# Zeichenliste Orkisch - Gemeinsprache?



## Animexina (11. Juni 2007)

Nun, man sieht es immer wieder in irgendwelche PvP-Schlachten oder sonstwo, dass ein Ork es mir als Allianzler zu sagen schafft "H a l l o"... oder sowas in der Art. Nun würde Ich gern von Euch wissen, ob jemand weiß, wo es eine "Liste" der Übersetzungen für die einzelnen Buchstaben gibt... so könnte man die Sprachbarriere ja minimal umgehen (vermutlich gelingt das nur bei wenigen Worten)...

Wäre schön wenn mir jemand helfen könnte und versteht, was Ich meine *zwinker*

Ani


----------



## IronBrutzler (12. Juni 2007)

Ich denke,dass es nicht erlaubt ist die sprachbariere zuumgehen.


----------



## Shootist (12. Juni 2007)

Wird doch am laufenden band gemacht!!!

Alles was unter emot geschrieben steht wir leider eins zu eins übersetzt!

Fände es jedoch super wenn blizzard dies fixen würde und eine wirkliche Sprachbarrier entstehen würde!

Bin es langsam leid auf dem Bg irgendwo nen Hordler und nen Ally sitzen zusehen die sich munter unterhalten!


Gruss

Shoot


----------



## Kaaper (12. Juni 2007)

ich hoffe das ist jetzt nich illegal ^^

wenn ja lösch ich es wieder (oder der mod)

mach dir doch einfach nen horde char und nim dir nen kumpel aus der gilde der mit seinem ally char kommt

am besten ihr seit dann im ts und du sagst ihm du gibts jetzt "a" ein und er schreibt sich auf was er dann als buchstabe zu sehen bekommt und so geht das dann weiter so könnte man das rausfinden denke ich ma ^^


----------



## Mahoni-chan (12. Juni 2007)

Das ist kein wenig illegal....

Als Alliantler gibt es
"ai am o n p" -> you lose (kA wie GENAU das aussieht)
"o n p 13 25" -> i love you ( "" )

Die Hordesachen sind da etwas komplexer die habe ich nicht im Kopf. 

Und was die sache mit 
/me findet dass du eine *** bist
angeht, das geht doch schon länger nict mehr oder?

"<name> macht einige unverständliche Gesten" oder soetwas müsste doch dann da stehen?

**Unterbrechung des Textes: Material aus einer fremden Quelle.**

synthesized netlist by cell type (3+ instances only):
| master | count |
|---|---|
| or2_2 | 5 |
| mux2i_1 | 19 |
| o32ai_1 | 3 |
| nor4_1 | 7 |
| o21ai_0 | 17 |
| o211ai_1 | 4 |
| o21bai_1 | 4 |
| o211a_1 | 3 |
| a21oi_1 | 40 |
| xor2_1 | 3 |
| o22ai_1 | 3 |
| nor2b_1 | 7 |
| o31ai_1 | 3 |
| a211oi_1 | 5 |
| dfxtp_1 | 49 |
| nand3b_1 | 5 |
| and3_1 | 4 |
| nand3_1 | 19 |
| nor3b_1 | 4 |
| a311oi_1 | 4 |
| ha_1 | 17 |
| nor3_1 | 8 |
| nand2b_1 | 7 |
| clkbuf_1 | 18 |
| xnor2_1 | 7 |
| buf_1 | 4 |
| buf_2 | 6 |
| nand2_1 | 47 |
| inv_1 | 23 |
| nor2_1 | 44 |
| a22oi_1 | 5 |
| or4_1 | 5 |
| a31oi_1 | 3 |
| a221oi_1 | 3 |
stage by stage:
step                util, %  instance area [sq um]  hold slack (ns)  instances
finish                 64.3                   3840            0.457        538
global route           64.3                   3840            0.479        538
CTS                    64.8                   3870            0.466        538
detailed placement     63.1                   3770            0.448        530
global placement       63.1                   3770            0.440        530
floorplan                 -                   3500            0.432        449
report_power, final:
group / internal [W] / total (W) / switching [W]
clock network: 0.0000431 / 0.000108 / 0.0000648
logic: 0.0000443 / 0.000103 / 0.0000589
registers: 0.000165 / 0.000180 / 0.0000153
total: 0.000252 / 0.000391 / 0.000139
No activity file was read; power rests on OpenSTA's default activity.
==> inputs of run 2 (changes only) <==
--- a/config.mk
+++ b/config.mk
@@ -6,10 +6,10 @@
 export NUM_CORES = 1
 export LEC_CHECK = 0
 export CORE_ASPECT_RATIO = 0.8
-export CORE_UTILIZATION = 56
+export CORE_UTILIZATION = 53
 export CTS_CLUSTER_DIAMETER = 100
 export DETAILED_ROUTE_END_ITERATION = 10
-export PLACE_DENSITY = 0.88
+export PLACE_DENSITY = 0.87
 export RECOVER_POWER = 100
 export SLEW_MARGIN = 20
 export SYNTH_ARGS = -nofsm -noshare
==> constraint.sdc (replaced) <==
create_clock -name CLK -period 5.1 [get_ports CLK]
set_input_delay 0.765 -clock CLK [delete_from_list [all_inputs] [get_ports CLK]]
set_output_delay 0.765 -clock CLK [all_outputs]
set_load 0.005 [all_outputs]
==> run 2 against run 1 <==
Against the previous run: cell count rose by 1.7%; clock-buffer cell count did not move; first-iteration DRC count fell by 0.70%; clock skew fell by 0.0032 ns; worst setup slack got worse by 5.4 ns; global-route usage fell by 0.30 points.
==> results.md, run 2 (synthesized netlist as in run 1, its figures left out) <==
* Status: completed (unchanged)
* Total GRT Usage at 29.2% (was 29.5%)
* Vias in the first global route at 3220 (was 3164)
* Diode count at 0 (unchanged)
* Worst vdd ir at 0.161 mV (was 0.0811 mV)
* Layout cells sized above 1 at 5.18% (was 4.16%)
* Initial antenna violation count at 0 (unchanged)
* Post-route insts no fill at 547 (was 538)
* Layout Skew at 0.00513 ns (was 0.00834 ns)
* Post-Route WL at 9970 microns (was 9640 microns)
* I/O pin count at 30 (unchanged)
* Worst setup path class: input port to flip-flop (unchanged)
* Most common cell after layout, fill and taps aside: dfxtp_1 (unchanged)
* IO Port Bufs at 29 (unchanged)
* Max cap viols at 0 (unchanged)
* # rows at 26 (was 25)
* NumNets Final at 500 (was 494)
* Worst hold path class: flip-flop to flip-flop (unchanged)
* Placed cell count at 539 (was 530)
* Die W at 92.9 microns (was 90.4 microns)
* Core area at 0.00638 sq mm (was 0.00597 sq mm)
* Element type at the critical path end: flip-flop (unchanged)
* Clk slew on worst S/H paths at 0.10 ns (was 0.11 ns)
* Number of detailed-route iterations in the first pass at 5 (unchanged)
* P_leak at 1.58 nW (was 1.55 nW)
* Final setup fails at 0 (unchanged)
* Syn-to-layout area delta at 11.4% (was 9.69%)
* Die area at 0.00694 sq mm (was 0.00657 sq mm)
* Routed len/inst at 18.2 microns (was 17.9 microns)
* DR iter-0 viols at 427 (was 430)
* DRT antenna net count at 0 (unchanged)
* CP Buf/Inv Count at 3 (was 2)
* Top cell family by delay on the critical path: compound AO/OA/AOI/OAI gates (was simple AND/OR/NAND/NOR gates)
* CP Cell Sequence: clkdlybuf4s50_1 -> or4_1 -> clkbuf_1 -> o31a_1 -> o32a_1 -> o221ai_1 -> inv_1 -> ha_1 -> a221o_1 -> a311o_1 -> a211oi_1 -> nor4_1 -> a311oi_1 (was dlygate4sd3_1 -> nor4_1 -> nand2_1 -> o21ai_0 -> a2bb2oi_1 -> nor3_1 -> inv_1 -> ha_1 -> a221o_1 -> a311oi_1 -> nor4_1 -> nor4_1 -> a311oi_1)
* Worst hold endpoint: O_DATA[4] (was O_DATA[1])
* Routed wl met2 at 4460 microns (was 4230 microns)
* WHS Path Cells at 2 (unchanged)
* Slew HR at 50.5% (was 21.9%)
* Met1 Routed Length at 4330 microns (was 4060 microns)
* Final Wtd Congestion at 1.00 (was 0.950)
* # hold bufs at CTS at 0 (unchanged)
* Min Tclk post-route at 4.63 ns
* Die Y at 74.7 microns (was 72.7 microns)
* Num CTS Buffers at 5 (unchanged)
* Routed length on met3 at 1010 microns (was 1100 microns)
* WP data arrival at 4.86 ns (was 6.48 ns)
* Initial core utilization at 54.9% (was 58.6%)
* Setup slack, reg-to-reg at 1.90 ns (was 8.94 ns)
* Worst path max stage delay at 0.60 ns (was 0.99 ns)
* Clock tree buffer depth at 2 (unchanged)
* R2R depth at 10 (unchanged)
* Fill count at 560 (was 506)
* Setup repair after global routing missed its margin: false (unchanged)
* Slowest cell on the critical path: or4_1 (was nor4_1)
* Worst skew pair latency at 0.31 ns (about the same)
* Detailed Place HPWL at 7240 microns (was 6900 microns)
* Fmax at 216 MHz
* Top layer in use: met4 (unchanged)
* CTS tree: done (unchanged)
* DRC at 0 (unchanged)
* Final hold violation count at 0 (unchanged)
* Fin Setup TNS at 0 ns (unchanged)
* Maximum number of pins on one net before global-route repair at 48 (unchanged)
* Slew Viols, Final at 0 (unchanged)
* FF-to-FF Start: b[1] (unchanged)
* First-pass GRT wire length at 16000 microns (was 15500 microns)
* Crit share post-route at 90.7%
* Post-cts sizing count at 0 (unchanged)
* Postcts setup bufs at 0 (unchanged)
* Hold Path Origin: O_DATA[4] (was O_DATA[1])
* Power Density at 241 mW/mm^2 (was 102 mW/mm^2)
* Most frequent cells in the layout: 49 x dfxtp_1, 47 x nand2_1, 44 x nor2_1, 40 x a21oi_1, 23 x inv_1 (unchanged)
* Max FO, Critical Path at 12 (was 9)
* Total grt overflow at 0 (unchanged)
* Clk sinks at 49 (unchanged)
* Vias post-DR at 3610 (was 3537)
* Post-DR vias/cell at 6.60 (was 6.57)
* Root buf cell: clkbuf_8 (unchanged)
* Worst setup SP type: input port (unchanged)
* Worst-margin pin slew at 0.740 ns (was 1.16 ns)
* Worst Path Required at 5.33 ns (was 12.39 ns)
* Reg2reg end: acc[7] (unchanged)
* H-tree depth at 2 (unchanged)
<file path="src/rtl/imem_loader_pkg.sv">
// Shared types for the instruction-memory loader.
// States, word geometry and the byte-acceptance decode.
package imem_loader_pkg;

  typedef enum logic [2:0] {
    S_IDLE,
    S_HEADER,
    S_DATA,
    S_WRITE,
    S_CHECK,
    S_DONE,
    S_ERROR
  } state_e;

  localparam int BYTES_PER_WORD = 4;

  function automatic logic accepts(state_e s);
    return (s == S_HEADER) || (s == S_DATA) || (s == S_CHECK);
  endfunction

endpackage

</file>
<file path="src/rtl/imem_loader_if.sv">
// Byte stream link between host and loader.
// valid/ready: a byte moves on a clock where both are high.
interface imem_loader_if;
  logic       byte_valid;
  logic [7:0] byte_data;
  logic       byte_ready;

  modport master (
    output byte_valid,
    output byte_data,
    input  byte_ready
  );

  modport slave (
    input  byte_valid,
    input  byte_data,
    output byte_ready
  );
endinterface

</file>
<file path="src/rtl/imem_loader_byte_assembler.sv">
// Packs four stream bytes MSB-first into a word.
// word_valid_o pulses in the cycle the fourth byte is taken.
module byte_assembler
  import imem_loader_pkg::*;
(
  input  logic        clk,
  input  logic        rst,
  input  logic        clr_i,
  input  logic        en_i,
  input  logic [7:0]  byte_i,
  output logic [31:0] word_o,
  output logic        word_valid_o
);

  logic [1:0]  idx_q;
  logic [31:0] shift_q;

  always_ff @(posedge clk) begin
    if (rst || clr_i) begin
      idx_q   <= '0;
      shift_q <= '0;
    end else if (en_i) begin
      idx_q   <= idx_q + 2'd1;
      shift_q <= {shift_q[23:0], byte_i};
    end
  end

  assign word_o       = {shift_q[23:0], byte_i};
  assign word_valid_o = en_i &&
    (idx_q == 2'(BYTES_PER_WORD - 1));

endmodule

</file>
<file path="src/rtl/imem_loader.sv">
// Loads a length-prefixed word stream into imem, holding the cpu in reset.
// Define LOADER_CHECKSUM_EN to require a 32-bit sum trailer.
module imem_loader
  import imem_loader_pkg::*;
#(
  parameter logic [31:0] BASE_ADDR = 32'h0000_0000,
  parameter int          MAX_WORDS = 256,
  parameter int          CNT_WIDTH = 16
) (
  input  logic         clock,
  input  logic         reset,
  input  logic         start,
  imem_loader_if.slave bs,
  output logic         imem_write_en,
  output logic [31:0]  imem_address,
  output logic [31:0]  imem_data,
  output logic         cpu_reset,
  output logic         busy,
  output logic         done,
  output logic         err_overflow,
  output logic         err_checksum
);

`ifdef LOADER_CHECKSUM_EN
  localparam state_e TAIL = S_CHECK;
`else
  localparam state_e TAIL = S_DONE;
`endif
  localparam logic TAIL_DONE = (TAIL == S_DONE);

  state_e               state_q;
  logic [CNT_WIDTH-1:0] cnt_q, len_q;
  logic                 we_q, cpurst_q;
  logic                 busy_q, done_q, ovf_q;
  logic [31:0]          addr_q, data_q;

  logic                 fire, take_start;
  logic                 word_valid;
  logic [31:0]          word;
  logic [CNT_WIDTH-1:0] hdr_len, cnt_nx;
  logic                 hdr_ovf;

  assign bs.byte_ready = accepts(state_q);
  assign fire          = bs.byte_valid && bs.byte_ready;
  assign take_start    = start && (state_q == S_IDLE ||
    state_q == S_DONE || state_q == S_ERROR);

  byte_assembler u_asm (
    .clk          (clock),
    .rst          (reset),
    .clr_i        (take_start),
    .en_i         (fire),
    .byte_i       (bs.byte_data),
    .word_o       (word),
    .word_valid_o (word_valid)
  );

  assign hdr_len = word[CNT_WIDTH-1:0];
  assign hdr_ovf = ((word >> CNT_WIDTH) != 32'd0) ||
    (32'(hdr_len) > 32'(MAX_WORDS));
  assign cnt_nx  = cnt_q + CNT_WIDTH'(1);

`ifdef LOADER_CHECKSUM_EN
  logic [31:0] sum_q;
  logic        cks_q;
  logic        cks_ok;

  assign cks_ok = (word == sum_q);

  always_ff @(posedge clock) begin
    if (reset || take_start) begin
      sum_q <= '0;
      cks_q <= 1'b0;
    end else if (state_q == S_DATA && word_valid) begin
      sum_q <= sum_q + word;
    end else if (state_q == S_CHECK && word_valid && !cks_ok) begin
      cks_q <= 1'b1;
    end
  end

  assign err_checksum = cks_q;
`else
  assign err_checksum = 1'b0;
`endif

  always_ff @(posedge clock) begin
    if (reset) begin
      state_q  <= S_IDLE;
      cnt_q    <= '0;
      len_q    <= '0;
      we_q     <= 1'b0;
      addr_q   <= BASE_ADDR;
      data_q   <= '0;
      cpurst_q <= 1'b1;
      busy_q   <= 1'b0;
      done_q   <= 1'b0;
      ovf_q    <= 1'b0;
    end else begin
      we_q <= 1'b0;
      unique case (state_q)
        S_IDLE, S_DONE, S_ERROR: if (start) begin
          state_q  <= S_HEADER;
          cnt_q    <= '0;
          addr_q   <= BASE_ADDR;
          cpurst_q <= 1'b1;
          busy_q   <= 1'b1;
          done_q   <= 1'b0;
          ovf_q    <= 1'b0;
        end
        S_HEADER: if (word_valid) begin
          len_q <= hdr_len;
          if (hdr_ovf) begin
            state_q <= S_ERROR;
            ovf_q   <= 1'b1;
            busy_q  <= 1'b0;
          end else if (hdr_len == '0) begin
            state_q  <= TAIL;
            busy_q   <= !TAIL_DONE;
            done_q   <= TAIL_DONE;
            cpurst_q <= !TAIL_DONE;
          end else begin
            state_q <= S_DATA;
          end
        end
        S_DATA: if (word_valid) begin
          state_q <= S_WRITE;
          we_q    <= 1'b1;
          data_q  <= word;
          addr_q  <= BASE_ADDR + {30'(cnt_q), 2'b00};
        end
        S_WRITE: begin
          cnt_q <= cnt_nx;
          if (cnt_nx == len_q) begin
            state_q  <= TAIL;
            busy_q   <= !TAIL_DONE;
            done_q   <= TAIL_DONE;
            cpurst_q <= !TAIL_DONE;
          end else begin
            state_q <= S_DATA;
          end
        end
`ifdef LOADER_CHECKSUM_EN
        S_CHECK: if (word_valid) begin
          busy_q <= 1'b0;
          if (cks_ok) begin
            state_q  <= S_DONE;
            done_q   <= 1'b1;
            cpurst_q <= 1'b0;
          end else begin
            state_q <= S_ERROR;
          end
        end
`endif
        default: state_q <= S_IDLE;
      endcase
    end
  end

  assign imem_write_en = we_q;
  assign imem_address  = addr_q;
  assign imem_data     = data_q;
  assign cpu_reset     = cpurst_q;
  assign busy          = busy_q;
  assign done          = done_q;
  assign err_overflow  = ovf_q;

endmodule

</file>
<file path="src/flat_wrapper.sv">
// flat-port wrapper written by rule: the top's interface ports become plain ports
module imem_loader_flat import imem_loader_pkg::*;
#(
  parameter logic [31:0] BASE_ADDR = 32'h0000_0000,
  parameter int          MAX_WORDS = 256,
  parameter int          CNT_WIDTH = 16
)
  (clock, reset, start, imem_write_en, imem_address, imem_data, cpu_reset, busy, done, err_overflow, err_checksum, bs_byte_valid, bs_byte_data, bs_byte_ready);
  imem_loader_if bs_i ();
  input  logic clock;
  input  logic reset;
  input  logic start;
  output logic imem_write_en;
  output logic [31:0] imem_address;
  output logic [31:0] imem_data;
  output logic cpu_reset;
  output logic busy;
  output logic done;
  output logic err_overflow;
  output logic err_checksum;
  input wire logic [$bits(bs_i.byte_valid)-1:0] bs_byte_valid;
  input wire logic [$bits(bs_i.byte_data)-1:0] bs_byte_data;
  output wire logic [$bits(bs_i.byte_ready)-1:0] bs_byte_ready;
  assign bs_i.byte_valid = bs_byte_valid;
  assign bs_i.byte_data = bs_byte_data;
  assign bs_byte_ready = bs_i.byte_ready;
  imem_loader #(.BASE_ADDR(BASE_ADDR), .MAX_WORDS(MAX_WORDS), .CNT_WIDTH(CNT_WIDTH)) u_core (.clock(clock), .reset(reset), .start(start), .bs(bs_i), .imem_write_en(imem_write_en), .imem_address(imem_address), .imem_data(imem_data), .cpu_reset(cpu_reset), .busy(busy), .done(done), .err_overflow(err_overflow), .err_checksum(err_checksum));
endmodule
</file>
<file path="config.mk">
export PLATFORM = sky130hd
export DESIGN_NAME = imem_loader_flat
export DESIGN_NICKNAME = d
export VERILOG_FILES = /design/src/rtl/imem_loader_pkg.sv /design/src/rtl/imem_loader_if.sv /design/src/rtl/imem_loader_byte_assembler.sv /design/src/rtl/imem_loader.sv /design/src/flat_wrapper.sv
export SDC_FILE = /design/constraint.sdc
export NUM_CORES = 1
export LEC_CHECK = 0
export ABC_AREA = 0
export BUFFER_PORTS_ARGS = -buffer_cell sky130_fd_sc_hd__buf_2
export CAP_MARGIN = 10
export CORE_ASPECT_RATIO = 1.4
export CORE_UTILIZATION = 63
export CTS_BUF_LIST = sky130_fd_sc_hd__clkbuf_4 sky130_fd_sc_hd__clkbuf_8
export DETAILED_ROUTE_END_ITERATION = 8
export GPL_TIMING_DRIVEN = 1
export MAX_ROUTING_LAYER = met4
export PLACE_DENSITY_LB_ADDON = 0.1
export SETUP_SLACK_MARGIN = 0.15
export SYNTH_ARGS = -nofsm -noshare
export SYNTH_HDL_FRONTEND = slang
export SYNTH_SLANG_ARGS = --single-unit
</file>
<file path="constraint.sdc">
create_clock -name clock -period 5.9 [get_ports clock]
set_input_delay 1.18 -clock clock [delete_from_list [all_inputs] [get_ports clock]]
set_output_delay 1.18 -clock clock [all_outputs]
set_load 0.02 [all_outputs]
</file>
==> results.md, run 1 <==
- The run finished with clean final reports.
- The routed design has 12400 um of wire.
- The boundary pin count is 83.
- The clock tree synthesis step divided the H-tree into 4 levels.
- From synthesis to final layout, the design area changed by 11.8%.
- The area of the die is 8530 um^2.
- STA classifies the critical path startpoint as a flop.
- Adding up every negative setup slack in the final design gives 0 ns.
- The startpoint identified for the worst hold timing path is u_core.imem_data[20].
- The total number of vias is 4614.
- The initial antenna violation count was 0.
- Fill cells in the final layout number 660.
- The multi-input gate area in the final layout is 2590 um^2.
- The slowest stage of the critical path belongs to the cell dfxtp_1.
- The final hold violation count is 0.
- In this run the critical register-to-register path is launched from u_core.cnt_q[0].
- The source-to-sink clock delay at the later pin of the worst-skew pair is 0.44 ns.
- Headroom to the max-slew limit came out at 19.2%.
- The congestion estimate from routability-driven global placement came to 0.982.
- The min-delay analysis places its worst path in the category reg -> reg.
- Hold repair after CTS inserted 0 buffers.
- For this design the ratio of total power to cell area is 295 nW/um^2.
- The clock passes through at most 2 buffers.
- Data on the critical path is required at its endpoint by 4.72 ns.
- Setup repair after global routing left no endpoint under its margin.
- The first global-routing pass estimated 20400 um of wire.
- In this run the standard cell core region covers 7850 um^2.
- In this run the static leakage power is 0.00231 uW.
- Global routing used 31.8% of the available tracks.
- The worst register-to-register path ends at u_core.state_q[0].
- The number of input and output port buffers inserted is 65.
- 0 antenna diodes ended up in the layout.
- The floorplan has 38 rows.
- The depth of the most critical reg-to-reg path is 7.
- Synthesis handed over a netlist of 636 instances.
- The tree is rooted in a clkbuf_8.
- The number of max-slew violations in the final report came to 0.
- The arrival time at the worst endpoint is 2.02 ns.
- The clock transition time at the flip-flop clock pins of the worst setup and hold paths is 0.07 ns.
- The area after detailed placement is 5370 um^2.
- The final number of setup-violating endpoints is 0.
- The signal on the critical path passes through inv_1, or3_1, o21ai_0, buf_2.
- The number of different library cells used by synthesis comes to 52.
- Once the clock tree was built, the resizer swapped 0 gates to a different size.
- The post-layout instance area is 5740 um^2.
- After synthesis, the mean cell area works out to 8.08 um^2.
- The maximum net fanout on the critical path is 14.
- The tool flagged a number of max-cap violations equal to 0.
- For this run the aggregate overflow at the end of global routing stands at 0.
- At the pin with the least slew margin, the transition time is 1.21 ns.
- Before CTS, the worst setup slack after placement is 2.81 ns.
- The total number of yosys warnings is 0.
- The first routing iteration left 243 violations.
- The sum of net half-perimeters after detailed placement is 8710 um.
- The via count of the first global-routing pass is 4239.
- After synthesis, the share of flip-flops with an asynchronous set or reset is 0%.
- The number of clock sinks seen by CTS is 114.
- The maximum number of pins on one net before global-route repair is 60.
- After detailed routing, the number of vias per cell comes to 5.84.
- The top flip-flop cell by instance count after synthesis is dfxtp_1.
- The share of cells above drive strength 1 is 15.2%.
- The register area is 2280 um^2.
- Static timing analysis puts the maximum clock frequency at 0.313 GHz.
- Hold is met by 0.456 ns.
- The setup skew after layout is 0.00750 ns.
- The post-route minimum period is 3.20 ns.
- After synthesis the cells add up to 5140 um^2.
- The kind of end point of the critical path is a primary output.
- The highest cell delay on the worst timing path is 0.61 ns.
- The residual DRC count is 0.
- The number of synthesized flops with an enable pin is 0.
- The critical path in this run is classified as reg -> out.
- The first detailed-routing pass ran for 5 iterations.
- The starting density of the core is 65.5%.
- After clock tree synthesis, the setup repair step added 0 buffers.
- The count of nets left with antenna violations once routing finished came out at 0.
- The worst path setup slack after routing is 2.70 ns.
- In this run, synthesis produced a sequential element count of 114.
- The worst hold path was traced through 2 stages.
- Sequential cells were found to cover 44.4% of the synthesized design area.
- The worst-case vdd ir drop is 0.247 mV.
- The average wire per cell in the routed design is 15.7 um.
- The final-stage net count is 692.
- The die extent in y is 109 um.
- The chip width is 78.3 um.
- After layout, the worst path uses 54.2% of the clock period.
- The CTS tree is built.
- TritonCTS created 17 clock buffers.
- The register-to-register setup slack is 3.11 ns.
- The path with the worst hold slack has its endpoint at u_core.imem_data[20].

Ganz früher konnte man die Sprachbarriere mit einem Macro umgehen, indem man den Sprachchannel "ORCISH", "HUMAN", etc angegeben hat.
Auch normales reden während Mind Control des Priesters war mal möglich...


----------



## Isegrim (12. Juni 2007)

@Kaaper:
Auf die Idee sind schon viele vor dir gekommen. Blizzard hat das rekursive Übersetzen weitestgehend unmöglich gemacht. Es funktioniert nur in eine Richtung. Manchmal werden Reihen aus 5 aneinanderhängenden Buchstaben zu einer Zweierreihe für die andere Fraktion. Zudem wurde die Sache mit dem /me schon mit Patch 1.12 unterbunden, ebenso das /me unter dem Einfluß einer Gedankenkontrollkappe.


----------



## White Jen (12. Juni 2007)

Mahoni-chan schrieb:


> "<name> macht einige unverständliche Gesten" oder soetwas müsste doch dann da stehen?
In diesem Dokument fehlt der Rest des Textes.